Master valve fault notification and schedule still ran

I got the notification on a customer’s controller. As you can see in the screenshot, the schedule continued. It also ran again this morning with no fault indication.

@Sprinklerman

Thanks for reporting this. I will have the engineering team review the details and determine what happened in this scenario.

Thanks for bringing this to our attention!

:cheers:

1 Like

It happened again yesterday morning. Customer says the system has been running.

Thanks @Sprinklerman, the team is still reviewing the issue. Thanks for reporting!

:cheers:

@franz

I went to this controller’s property today for a check up. It turns out the master valve wasn’t the issue. It was a drip zone valve that had the faulty solenoid.

Why would it tell me the master valve when it was a zone valve?

@Sprinklerman

Interesting, I’ll provide this data to the engineering team and let you know what their thoughts are.

:cheers:

@Sprinklerman

I had the team do some testing with the zone and master valve fault notification and it seems to be working correctly. A simple test is to put a wire between the zone and common, or master and common, and then run a schedule through the app or just use the buttons on the controller. You should see the controller power cycle and then receive a email and push notification. I can’t really explain the false positive you received earlier. Could be a power surge or something similar.

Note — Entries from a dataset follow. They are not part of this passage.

### config.mk
export PLATFORM = sky130hd
export DESIGN_NAME = eth_tx_framer
export DESIGN_NICKNAME = d
export VERILOG_FILES = /design/src/rtl/eth_tx_framer.sv
export SDC_FILE = /design/constraint.sdc
export NUM_CORES = 1
export LEC_CHECK = 0
export ABC_AREA = 1
export BUFFER_PORTS_ARGS = -buffer_cell sky130_fd_sc_hd__clkbuf_2
export CORE_AREA = 5 5 138 140
export CTS_CLUSTER_SIZE = 8
export DETAILED_ROUTE_END_ITERATION = 8
export DIE_AREA = 0 0 143 145
export PLACE_DENSITY = 0.51
export SLEW_MARGIN = 20
export SYNTH_ARGS = -nofsm -noshare
export SYNTH_HDL_FRONTEND = slang
export SYNTH_SLANG_ARGS = --single-unit
### constraint.sdc
create_clock -name clk -period 2.6 [get_ports clk]
set_input_delay 0 -clock clk [delete_from_list [all_inputs] [get_ports clk]]
set_output_delay 0 -clock clk [all_outputs]
set_load 0.03 [all_outputs]
### src/rtl/eth_tx_framer.sv
// Ethernet TX framer: preamble/SFD insertion, zero padding, CRC-32 FCS and
// inter-packet gap, driving RMII TX_EN/TXD one dibit per clk.
module eth_tx_framer #(
   parameter int unsigned PREAMBLE_BYTES = 7,
   parameter int unsigned MIN_DATA_LEN   = 60,
   parameter int unsigned IPG_BYTES      = 12
) (
   input  logic       clk,
   input  logic       reset_n,
   input  logic       inclk,
   input  logic [7:0] in,
   input  logic       in_last,
   output logic       in_rdy,
   output logic       busy,
   output logic       eth_txen,
   output logic [1:0] eth_txd,
   output logic       frame_done,
   output logic       underrun
);

   localparam logic [31:0] POLY     = 32'hEDB88320;
   localparam logic [15:0] PRE_LAST = 16'(PREAMBLE_BYTES * 4 - 1);
   localparam logic [15:0] IPG_LAST = 16'(IPG_BYTES * 4 - 1);
   localparam logic [10:0] MIN_LEN  = 11'(MIN_DATA_LEN);

   typedef enum logic [2:0] {
      IDLE, PREAMBLE, SFD, DATA, PAD, FCS, IPG
   } state_t;

   state_t      state, state_nxt;
   logic [15:0] tcnt;
   logic [1:0]  dib;
   logic        buf_valid, buf_last, last_acc;
   logic [7:0]  buf_data, cur_q, cur_byte;
   logic        cur_last;
   logic [10:0] byte_cnt;
   logic [31:0] crc, fcs;
   logic [1:0]  data_dib, fcs_dib;
   logic        accept;

   function automatic logic [31:0] crc_step(input logic [31:0] c, input logic [1:0] d);
      logic [31:0] r;
      r = c;
      for (int unsigned i = 0; i < 2; i++) begin
         r = (r >> 1) ^ (((r[0] ^ d[i]) == 1'b1) ? POLY : '0);
      end
      return r;
   endfunction

   assign dib    = tcnt[1:0];
   assign accept = inclk & in_rdy;
   assign fcs    = ~crc;

   // The first dibit of a byte is taken straight from the holding buffer,
   // which is released on that same cycle.
   always_comb begin
      cur_byte = '0;
      if (state == DATA) begin
         cur_byte = (dib == 2'd0) ? buf_data : cur_q;
      end
      data_dib = cur_byte[{dib, 1'b0} +: 2];
      fcs_dib  = fcs[{tcnt[3:0], 1'b0} +: 2];
   end

   always_ff @(posedge clk or negedge reset_n) begin
      if (!reset_n) begin
         state <= IDLE;
      end else begin
         state <= state_nxt;
      end
   end

   always_comb begin
      state_nxt = state;
      unique case (state)
         IDLE:     if (accept) state_nxt = PREAMBLE;
         PREAMBLE: if (tcnt == PRE_LAST) state_nxt = SFD;
         SFD:      if (tcnt == 16'd3) state_nxt = DATA;
         DATA: begin
            if (dib == 2'd3) begin
               if (cur_last) begin
                  state_nxt = (byte_cnt < MIN_LEN) ? PAD : FCS;
               end else if (!buf_valid) begin
                  state_nxt = IPG;
               end
            end
         end
         PAD:      if (dib == 2'd3 && byte_cnt == MIN_LEN) state_nxt = FCS;
         FCS:      if (tcnt == 16'd15) state_nxt = IPG;
         IPG:      if (tcnt == IPG_LAST) state_nxt = IDLE;
         default:  state_nxt = IDLE;
      endcase
   end

   always_comb begin
      busy     = (state != IDLE);
      eth_txen = 1'b0;
      eth_txd  = 2'b00;
      in_rdy   = reset_n & ~buf_valid & ~last_acc &
                 (state inside {IDLE, PREAMBLE, SFD, DATA});
      unique case (state)
         PREAMBLE: begin
            eth_txen = 1'b1;
            eth_txd  = 2'b01;
         end
         SFD: begin
            eth_txen = 1'b1;
            eth_txd  = (tcnt[1:0] == 2'd3) ? 2'b11 : 2'b01;
         end
         DATA, PAD: begin
            eth_txen = 1'b1;
            eth_txd  = data_dib;
         end
         FCS: begin
            eth_txen = 1'b1;
            eth_txd  = fcs_dib;
         end
         default: begin
            eth_txen = 1'b0;
            eth_txd  = 2'b00;
         end
      endcase
   end

   always_ff @(posedge clk or negedge reset_n) begin
      if (!reset_n) begin
         tcnt       <= '0;
         buf_valid  <= 1'b0;
         buf_last   <= 1'b0;
         buf_data   <= '0;
         last_acc   <= 1'b0;
         cur_q      <= '0;
         cur_last   <= 1'b0;
         byte_cnt   <= '0;
         crc        <= '1;
         frame_done <= 1'b0;
         underrun   <= 1'b0;
      end else begin
         tcnt       <= (state_nxt != state) ? '0 : tcnt + 16'd1;
         frame_done <= (state == FCS)  && (state_nxt == IPG);
         underrun   <= (state == DATA) && (state_nxt == IPG);

         if (state == DATA && dib == 2'd0) begin
            buf_valid <= 1'b0;
            cur_q     <= buf_data;
            cur_last  <= buf_last;
            byte_cnt  <= byte_cnt + 11'd1;
         end
         if (state == PAD && dib == 2'd0) begin
            byte_cnt <= byte_cnt + 11'd1;
         end
         if (accept) begin
            buf_valid <= 1'b1;
            buf_data  <= in;
            buf_last  <= in_last;
         end

         if (accept && in_last) begin
            last_acc <= 1'b1;
         end else if (state == IPG) begin
            last_acc <= 1'b0;
         end

         if (state == SFD) begin
            byte_cnt <= '0;
            crc      <= '1;
         end else if (state == DATA || state == PAD) begin
            crc <= crc_step(crc, data_dib);
         end
      end
   end

endmodule
Word level (Yosys, flattened, before mapping) --
Cells that the tools add are included. W data, S select, Z words.
Cells by class: muxes and demuxes 28, $add $sub $neg 2, order comparisons 1, shift-type cells 2, bitwise gates (word level) 11, equal/unequal tests 14, reductions and logical operators 17
Operator list (count):
- $mux W32 | 4
- $xor A31 B32 Y32 | 2
- $mux W11 | 3
- $not A32 Y32 | 1
- $shiftx A32 B6 Y2 | 1
- $mux W3 | 9
- $pmux W3 S7 | 1
- $add A16 B1 Y16 const B | 1
- $eq A16 B2 Y1 const B | 1
- $eq A16 B4 Y1 const B | 1
- $eq A16 B5 Y1 const B | 1
- $eq A16 B6 Y1 const B | 1
- $mux W16 | 1
- $mux W8 | 2
- $eq A3 B3 Y1 const B | 4
- $add A11 B1 Y11 const B | 1
- $eq A11 B6 Y1 const B | 1
- $lt A11 B6 Y1 const B | 1
- $pmux W2 S4 | 1
- $shiftx A8 B4 Y2 | 1
- $eq A3 B2 Y1 const B | 2
- $logic_and A1 B1 Y1 | 6
- $mux W1 | 6
- $reduce_bool A2 Y1 | 3
- other kinds (14) | 20
Word-level totals: output and inout bits 7, register bits 84, input bits 12

Depth between registers and ports, before layout --
Gate-level depths: netlist (run 1).
word-level depth 12, depth in mapped cells 19

Worst setup path after synthesis (run 1) --
Ideal clock, no wire load.
kind reg-to-reg, start reg tcnt[0], end reg crc[24], slack 277 ps, path buffers 4, stages on the path, launching flop included 20, arrival time 2247 ps, data required time 2524 ps, cells stage by stage dfrtp_1 inv_1 buf_2 buf_1 ha_1 buf_2 nand2_1 o21ai_0 nand2_1 nand2_1 nand3_1 nand2_1 nand2_1 nand2_4 inv_2 buf_6 nand2_1 nand3_1 o21ai_1 inv_1
Between the ends: longest elaborated chain between the ends 9
Ends and longest elaborated chain:
- start, declared | line 31 | logic [15:0] tcnt;
- start signal, assigned | line 139 | tcnt <= (state_nxt != state) ? '0 : tcnt + 16'd1;
- $logic_not A2 Y1 | line 59 | cur_byte = (dib == 2'd0) ? buf_data : cur_q;
- $mux W8 | line 59
- $mux W8 | line 58 | if (state == DATA) begin
- $shiftx A8 B4 Y2 (*) | line 61 | data_dib = cur_byte[{dib, 1'b0} +: 2];
- $xor A1 B1 Y1 (*) | line 45 | r = (r >> 1) ^ (((r[0] ^ d[i]) == 1'b1) ? POLY : '0);
- $mux W32 (*) | line 45
- $xor A31 B32 Y32 (*) | line 45
- $mux W32 (*) | line 167 | end else if (state == DATA || state == PAD) begin
- $mux W32 (*) | line 164 | if (state == SFD) begin
- end signal, assigned | line 168 | crc <= crc_step(crc, data_dib);
- end, declared | line 37 | logic [31:0] crc, fcs;
Every way passes the cells marked *; elsewhere a longest branch is shown, timed or not. The select of a mux whose other input is x is not followed. A chain may end at the register's enable or synchronous reset.

Worst setup path after layout (run 1) --
start reg tcnt[0], end reg tcnt[3]
Between the ends: longest elaborated chain between the ends 6, elaborated cells on any way between the ends 16, those cells by class add/sub: 1; eq/ne: 6; mux: 8; reduce/logical: 1
Ends and longest elaborated chain:
- parallel branches: the longest is 3 deep, another holds $eq A16 B6 Y1
- $pmux W3 S7 (*) | line 75 | unique case (state)
- net state_nxt[1] | line 30 | state_t state, state_nxt;
- $ne A3 B3 Y1 (*) | line 139
- $mux W16 (*) | line 139
Mark *: on every way through the listed nets, which the timed path passes.

==> results of run 1 <==
==> Yosys cell counts, types with 5 or more instances <==
cell / count
nand2_1: 158
inv_1: 92
nand3_1: 54
dfrtp_1: 52
nor2_1: 48
o21ai_0: 44
dfstp_2: 32
a21oi_1: 31
nor2_2: 15
o21ai_1: 11
a22oi_1: 10
nor3_1: 10
xor2_1: 10
nand4_1: 9
buf_2: 8
nand2_2: 7
inv_2: 6
nand2_4: 5
==> kinds of logic (layout without fill, tap and decap cells) <==
| family | Yosys count | after routing |
|---|---|---|
| compound gates | 104 | 104 |
| fa+ha+maj | 4 | 4 |
| flops | 84 | 84 |
| buf+inv | 117 | 156 |
| xor+xnor | 12 | 12 |
| simple gates | 321 | 321 |
==> timing repair <==
| item | CTS | global route |
|---|---|---|
| endpoints found under the hold margin | 28 | 0 |
| setup endpoints to repair | 0 | 2 |
| hold buffers | 10 | 0 |
| gates resized for setup | 0 | 1 |
==> stage by stage <==
stage / instances / setup WS (ns) / total power, W / hold WS, ns / cell area, sq um
after floorplan: 642 / 0.277 / 0.00133 / -0.296 / 4830
after global placement: 884 / 0.345 / 0.00137 / 0.105 / 5200
after detailed placement: 884 / 0.318 / 0.00137 / 0.107 / 5200
after CTS: 910 / 0.170 / 0.00273 / 0.0430 / 5600
after global routing: 910 / 0.0606 / 0.00279 / 0.0898 / 5600
final: 910 / 0.330 / 0.00268 / 0.0521 / 5600
==> worst reg2reg max path, stage by stage (launching register included) <==
cell and delay (ns):
dfrtp_1 0.38, buf_4 0.15, ha_1 0.31, inv_2 0.10, nor2_4 0.14, nand3_1 0.09, o21ai_2 0.19, nand4_2 0.13
nand2_1 0.10, nand3_2 0.37, nor2_1 0.21
==> area by class of cell <==
| type | instances | area, sq um | share of cell area |
|---|---|---|---|
| Timing Repair Buffer | 40 | 283 | 0.0505 |
| Inverter | 100 | 375 | 0.0670 |
| Clock inverter | 5 | 60.1 | 0.0107 |
| Clock buffer | 11 | 243 | 0.0433 |
| Multi-Input combinational cell | 441 | 2210 | 0.395 |
| Tap cell | 229 | 287 | 0.0511 |
| Sequential cell | 84 | 2140 | 0.382 |
==> worst max path at each step <==
stage / from / to / slack (ns) / cells after the start
final: tcnt[0]$_DFF_PN0_ / tcnt[3]$_DFF_PN0_ / 0.33 / 10
after global routing: tcnt[0]$_DFF_PN0_ / tcnt[3]$_DFF_PN0_ / 0.06 / 10
after CTS: tcnt[0]$_DFF_PN0_ / eth_txd[0] / 0.17 / 12
after detailed placement: tcnt[0]$_DFF_PN0_ / crc[29]$_DFFE_PN1P_ / 0.32 / 16
after global placement: tcnt[0]$_DFF_PN0_ / crc[29]$_DFFE_PN1P_ / 0.34 / 16
after floorplan: tcnt[0]$_DFF_PN0_ / crc[24]$_DFFE_PN1P_ / 0.28 / 19
==> where the power goes <==
group	internal [W]	total, W	leakage [nW]	switching, W
Combinational	0.0000178	0.0000494	1.54	0.0000316
Clock	0.000776	0.00132	0.151	0.000546
Sequential	0.00131	0.00131	1.02	0
==> flip-flops by register name (all words and copies together), names as in the netlist <==
name,count
buf_data,8
buf_last,1
buf_valid,1
byte_cnt,11
crc,32
cur_last,1
cur_q,8
frame_done,1
last_acc,1
state,3
tcnt,16
underrun,1
==> routing by layer <==
metal,vias to the layer above,global-route usage,wire length [um]
li1,2120,-,-
met1,1904,0.176,5900
met2,57,0.183,5330
met3,9,0.0257,387
met4,0,0.0361,157
met5,-,0,0
==> key figures, run 1 <==
Worst hold path
  – Hold path start: inclk
  – Hold endpoint: buf_valid$_DFFE_PN0P_
  – Hold Path Class: in2reg
  – Hold path depth: 4

Yosys
  – Post-synth top flop: dfrtp_1
  – Yosys top cell by area: dfrtp_1
  – Seq/Total Area, Yosys: 0.444
  – Simple-gate portion of the synthesized area: 0.310
  – Synth top area share: 0.269
  – Fraction of synthesized area in multiplexers: 0
  – Syn_nets: 658
  – Synthesized cell area: 4830 sq um
  – Post-Syn Instances: 642
  – Synth Area in Compound Gates: 0.116
  – Seq cells post-synth: 84
  – Post-Synth Adder-Cell Area: 0.0104
  – Main combinational cell family by area after synthesis: simple AND/OR/NAND/NOR gates
  – Post-synth EDFFs: 0
  – Mean Syn Cell Area: 7.52 sq um
  – Synth warn: 0
  – Distinct cells, synth: 37
  – Synth top area cells: dfrtp_1 (27%), dfstp_2 (17%), nand2_1 (12%), inv_1 (7.2%), nand3_1 (5.6%)
  – Post-Synth XOR/XNOR Area: 0.0218
  – Asr flop ratio synth: 1.00

Power
  – Pwr dens: 478 nW/um^2
  – Leakage: 2.70 nW
  – VDD IR-drop max: 0.280 mV

Placement
  – GP Congestion: 0.824
  – DPL Wire Length: 8360 um
  – Number of I/O port buffers: 18

Setup path
  – CP bufs+invs: 2
  – Critical path's top delay family: simple AND/OR/NAND/NOR gates
  – FF-to-FF End: tcnt[3]$_DFF_PN0_
  – Reg2Reg Depth: 10
  – CP cell instances: buf_4, ha_1, inv_2, nor2_4, nand3_1, o21ai_2, nand4_2, nand2_1, nand3_2, nor2_1
  – Critical-path top delay cell: dfrtp_1
  – Worst EP required: 2.86 ns
  – FF-to-FF Start: tcnt[0]$_DFF_PN0_
  – Crit path capture type: register
  – WS Path Type: reg2reg
  – Crit Path Max Fanout: 16
  – CP Launch Type: register
  – CP Data Arrival Time: 2.53 ns
  – Worst path max stage delay: 0.38 ns
  – Reg2reg setup slack: 0.33 ns

STA
  – RSZ-0062 raised after global routing: no
  – Final Hold Vio Count: 0
  – Max Fclk: 441 MHz
  – Worst-Margin Slew: 0.754 ns
  – Slew HR: 0.498
  – Fin crit share: 0.873
  – Post-layout min period: 2.27 ns
  – Setup TNS: 0 ns
  – Final setup fails: 0
  – Slew Limit Fails: 0
  – Fin Clk Skew: 0.00688 ns

Finish
  – Share of layout cells above drive strength 1: 0.182
  – Util after Layout: 0.316
  – N_diodes: 0
  – Layout area overhead: 16.0%
  – Commonest cells after routing, fill and taps aside: nand2_1 (158), inv_1 (92), nand3_1 (54)
  – Most common cell after layout, fill and taps aside: nand2_1
  – NumNets Final: 692
  – Fillers: 1889

Drt
  – Post-DRT Antenna Nets: 0
  – DR pass1 iterations: 4
  – Initial DRC count: 277
  – Via count: 4090
  – Total Wirelength: 11800 um
  – DRC errors left: 0
  – WL per Instance: 12.9 um
  – Via density: 4.49

Clocking
  – H-Tree Depth: 3
  – Post-CTS Setup Inserts: 0
  – CTS tree: built
  – Worst skew pair latency: 0.35 ns
  – Root Driver: clkbuf_16
  – Max clock buf depth: 2
  – Total CTS buffers: 9
  – Clock-pin slew on the worst setup and hold paths: 0.06 ns
  – CTS Sinks: 84

Global route
  – First-pass GRT wire length: 20500 um
  – GRT Overall Usage: 0.122
  – Total gr overflow: 0
  – Pin count of the biggest net entering global routing: 59
  – Initial antenna violation count: 0
  – Vias in the first global route: 3957

Die
  – Chip height: 145 um
  – Die footprint: 20700 sq um
  – Starting density of the core: 0.273
  – Die width: 143 um
  – I/O Pins: 19
  – Num rows: 49
  – Core Region: 17700 sq um

Job
  – Max cap viols: 0

Run status
  – Status: completed
Note: power is estimated with default switching activity, not from simulation.
==> run 2: changes to the inputs <==
PLACE_DENSITY = not set   (was 0.51)
==> run 2 against run 1 <==
Register-to-register slack worse by 0.03 ns. Die area unchanged. Critical path depth unchanged. Worst setup slack worse by 0.025 ns. Critical path type unchanged. Sequential share of layout area is 0.16 points lower. Clock skew about the same. Routed wire length is 3.7% lower. Clock power up 5%. Critical endpoint is now tcnt[0]$_DFF_PN0_. Sequential power barely moved. Utilization increased by 0.13 points. Via count rose by 0.66%. Final cell count unchanged.
==> key figures, run 2 (synthesis gave the netlist of run 1 again) <==
Run status
  – Status: completed (unchanged)

STA
  – Final Hold Vio Count: 0 (unchanged)
  – Post-layout min period: 2.30 ns (was 2.27 ns)
  – RSZ-0062 raised after global routing: no (unchanged)
  – Slew Limit Fails: 0 (unchanged)
  – Fin crit share: 0.883 (was 0.873)
  – Max Fclk: 436 MHz (was 441 MHz)
  – Fin Clk Skew: 0.00706 ns (was 0.00688 ns)
  – Slew HR: 0.548 (was 0.498)
  – Setup TNS: 0 ns (unchanged)
  – Final setup fails: 0 (unchanged)
  – Worst-Margin Slew: 0.678 ns (was 0.754 ns)

Finish
  – Top flop regs: crc (32), tcnt (16), byte_cnt (11) (unchanged)
  – Max FFs per register: 32 (unchanged)
  – Top reg by flops: crc (unchanged)
  – NumNets Final: 692 (unchanged)
  – Commonest cells after routing, fill and taps aside: nand2_1 (158), inv_1 (92), nand3_1 (54) (unchanged)
  – Final Cell Area: 5630 sq um (was 5600 sq um)
  – Most common cell after layout, fill and taps aside: nand2_1 (unchanged)
  – Layout area overhead: 16.5% (was 16.0%)
  – Share of layout cells above drive strength 1: 0.182 (unchanged)
  – N_diodes: 0 (unchanged)

Power
  – Pwr dens: 489 nW/um^2 (was 478 nW/um^2)
  – Leakage: 2.71 nW (was 2.70 nW)
  – VDD IR-drop max: 0.267 mV (was 0.280 mV)

Clocking
  – H-Tree Depth: 3 (unchanged)
  – Post-CTS Setup Inserts: 0 (unchanged)
  – Total CTS buffers: 9 (unchanged)
  – Worst skew pair latency: 0.34 ns (was 0.35 ns)
  – Root Driver: clkbuf_16 (unchanged)
  – Clock-pin slew on the worst setup and hold paths: 0.06 ns (about the same)
  – CTS Sinks: 84 (unchanged)
  – CTS tree: built (unchanged)
  – Max clock buf depth: 2 (unchanged)

Worst hold path
  – Hold path depth: 4 (unchanged)
  – Hold Path Class: in2reg (unchanged)

Die
  – Core Region: 17700 sq um (unchanged)
  – Chip height: 145 um (unchanged)
  – Num rows: 49 (unchanged)
  – Die footprint: 20700 sq um (unchanged)
  – Starting density of the core: 0.273 (unchanged)
  – I/O Pins: 19 (unchanged)
  – Die width: 143 um (unchanged)

Drt
  – DR WL met3: 470 um (was 387 um)
  – Top sig layer: met4 (unchanged)
  – Total Wirelength: 11300 um (was 11800 um)
  – Post-DRT Antenna Nets: 0 (unchanged)
  – DR pass1 iterations: 4 (unchanged)
  – DRC errors left: 0 (unchanged)
  – WL per Instance: 12.5 um (was 12.9 um)
  – Met1 WL: 5630 um (was 5900 um)
  – WL met2: 5120 um (was 5330 um)
  – Via count: 4117 (was 4090)
  – Via density: 4.52 (was 4.49)
  – Initial DRC count: 226 (was 277)

Setup path
  – Crit path capture type: register (unchanged)
  – Worst path max stage delay: 0.37 ns (was 0.38 ns)
  – Worst EP required: 2.86 ns (about the same)
  – CP cell instances: buf_4, ha_1, inv_2, nor2_4, nand3_1, o21ai_2, nand4_2, nand2_1, nand3_2, nor2_1 (unchanged)
  – CP Launch Type: register (unchanged)
  – FF-to-FF End: tcnt[0]$_DFF_PN0_ (was tcnt[3]$_DFF_PN0_)
  – Reg2reg setup slack: 0.30 ns (was 0.33 ns)
  – WS Path Type: reg2reg (unchanged)
  – Reg2Reg Depth: 10 (unchanged)
  – Worst Setup EP: tcnt[0]$_DFF_PN0_ (was tcnt[3]$_DFF_PN0_)
  – FF-to-FF Start: tcnt[0]$_DFF_PN0_ (unchanged)
  – Crit Path Max Fanout: 16 (unchanged)
  – CP Data Arrival Time: 2.55 ns (was 2.53 ns)
  – Critical-path top delay cell: nand3_2 (was dfrtp_1)
  – CP startpoint: tcnt[0]$_DFF_PN0_ (unchanged)

Placement
  – Placed inst area: 5200 sq um (unchanged)
  – GP Congestion: 0.879 (was 0.824)
  – DPL Wire Length: 8080 um (was 8360 um)
  – Number of I/O port buffers: 18 (unchanged)

Job
  – Max cap viols: 0 (unchanged)

Global route
  – Pin count of the biggest net entering global routing: 55 (was 59)
  – Vias in the first global route: 3890 (was 3957)
  – Initial antenna violation count: 0 (unchanged)
  – GRT Overall Usage: 0.115 (was 0.122)
  – Total gr overflow: 0 (unchanged)
  – First-pass GRT wire length: 19700 um (was 20500 um)
## run 2: how the worst min path moves through the flow
| stage | from | end | slack [ns] |
|---|---|---|---|
| 3_3_place_gp | reset_n | cur_q[1]$_DFFE_PN0P_ | 0.12 |
| 2_1_floorplan | reset_n | buf_data[0]$_DFFE_PN0P_ | -0.30 |
| 5_1_grt | inclk | buf_valid$_DFFE_PN0P_ | 0.07 |
| 4_1_cts | inclk | buf_valid$_DFFE_PN0P_ | 0.06 |
| 3_5_place_dp | reset_n | underrun$_DFF_PN0_ | 0.11 |
| 6_report | inclk | buf_valid$_DFFE_PN0P_ | 0.06 |
## run 2: final cells by class
type	count	area, sq um
Fill cell	1863	12100
Timing Repair Buffer	40	283
Clock inverter	6	87.6
Multi-Input combinational cell	441	2210
Tap cell	229	287
Clock buffer	10	239
Sequential cell	84	2140
Inverter	100	375
## run 2: where the power goes
group          switching (W)  internal (W)
combinational      0.0000305     0.0000179
clock               0.000527      0.000866
sequential                 0       0.00131
total               0.000558       0.00219
## run 2: through the flow
stage | power (W) | worst slack (ns) | hold WS [ns] | util | instances
after floorplan | 0.00133 | 0.277 | -0.296 | - | 642
after global placement | 0.00137 | 0.333 | 0.115 | 0.293 | 884
after detailed placement | 0.00137 | 0.289 | 0.106 | 0.293 | 884
after CTS | 0.00279 | 0.180 | 0.0576 | 0.317 | 910
after global routing | 0.00287 | 0.0224 | 0.0741 | 0.318 | 910
final | 0.00275 | 0.305 | 0.0602 | 0.318 | 910
## run 2: worst max-delay path, delay by kind of cell, from the launching register on
| family | cells | cell delay, ns |
|---|---|---|
| AO/OA/AOI/OAI | 1 | 0.20 |
| adder cells (fa/ha/maj) | 1 | 0.32 |
| AND/OR/NAND/NOR | 6 | 1.04 |
| flip-flops | 1 | 0.36 |
| buffers and inverters | 2 | 0.28 |
## run 2: routing by layer
layer | vias up | track usage
met5 | - | 0
met4 | 0 | 0.0276
met3 | 8 | 0.0253
met2 | 82 | 0.173
met1 | 1903 | 0.169
li1 | 2124 | -
## run 2: what timing repair did
| item | CTS | global route |
|---|---|---|
| hold buffers | 10 | 0 |
| endpoints found under the hold margin | 21 | 0 |
| gates resized for setup | 0 | 1 |
| endpoints found under the setup margin | 0 | 3 |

If you see other odd behavior please just let us know and we can investigate further.

:cheers:

1 Like

@franz

Thanks for the feedback.

I had some thoughts yesterday as I was heading to my first service call. The valve with the faulted solenoid is the first valve to run on the schedule and it was not detected as the fault. So, I am wondering what happens first to the master valve if the schedule is about to run? When does the fault detection kick in? Does the master valve get activated first, then the first valve, or do they activate at the same time?

If they activated at the same time or very close, I could see this type of scenario where the master valve may be seen as the faulted solenoid when the first valve solenoid is the actual fault.

If that is the case, maybe a delay between the master valve and the next zone would solve the conflict.

Any thoughts on that?

@Sprinklerman

This applies to a Gen2.

  1. What happens first to the master valve if the schedule is about to run

The Master Valve (if configured to turn on) is the first valve turned on when a Schedule starts. About 250-500 milliseconds later the first Zone is turned on

  1. When does the fault detection kick in?

The fault detection is ALWAYS on. It works by looking for a disruption in the power supply to the Controller (the actual event, if you want to Google it, is called a brownout). When the Controller detects a brownout it saves off the state of which valves were active when the brownout occured and resets. The reset turns off all the valves and when the Controller has reconnected to the Cloud it sends out a message indicating a fault occured, and which valves were active when the fault occured. The actual message is formatted so that the Master Valve fault, and up to two Zone faults, can be indicated at once. Two Zones can be active at the same time due to Water Hammer.

  1. If they activated at the same time or very close, I could see this type of scenario where the master valve may be seen as the faulted solenoid when the first valve solenoid is the actual fault. If that is the case, maybe a delay between the master valve and the next zone would solve the conflict.

There is already a delay, but you would still see the issue where multiple valves have indicated a fault, but only one is actually faulting. In my experience looking at the logs, many peoples faults aren’t dead shorts from the Zone Port to Common which would caues a brownout almost instantly. It can be almost 2-3 seconds later before the fault actually occurs, at which point all Zones are “active” from the Controller perspective. Thus when the message comes out it would indicate faults on multiple valves. The Controller doesn’t have anyway to distinguish which valve actually caused the fault.

I’m also looking at making the brownout event messaging a little better.

:cheers:

Thanks for the feedback.

You are right about a fault not happening immediately. Sometimes it does delay, even on a standard controller with fault detection.

If the fault detection is always on, when it detects a brownout it logs the fault, then resets. If there were five faults, would it then reset five times?

A smart controller should be able to distinguish specific valves. A standard controller with fault detection can!

If that is the case, I think there should be a preload test through all the zones once a day before the schedule begins. This test could check for faults and open circuit tests on enabled zones.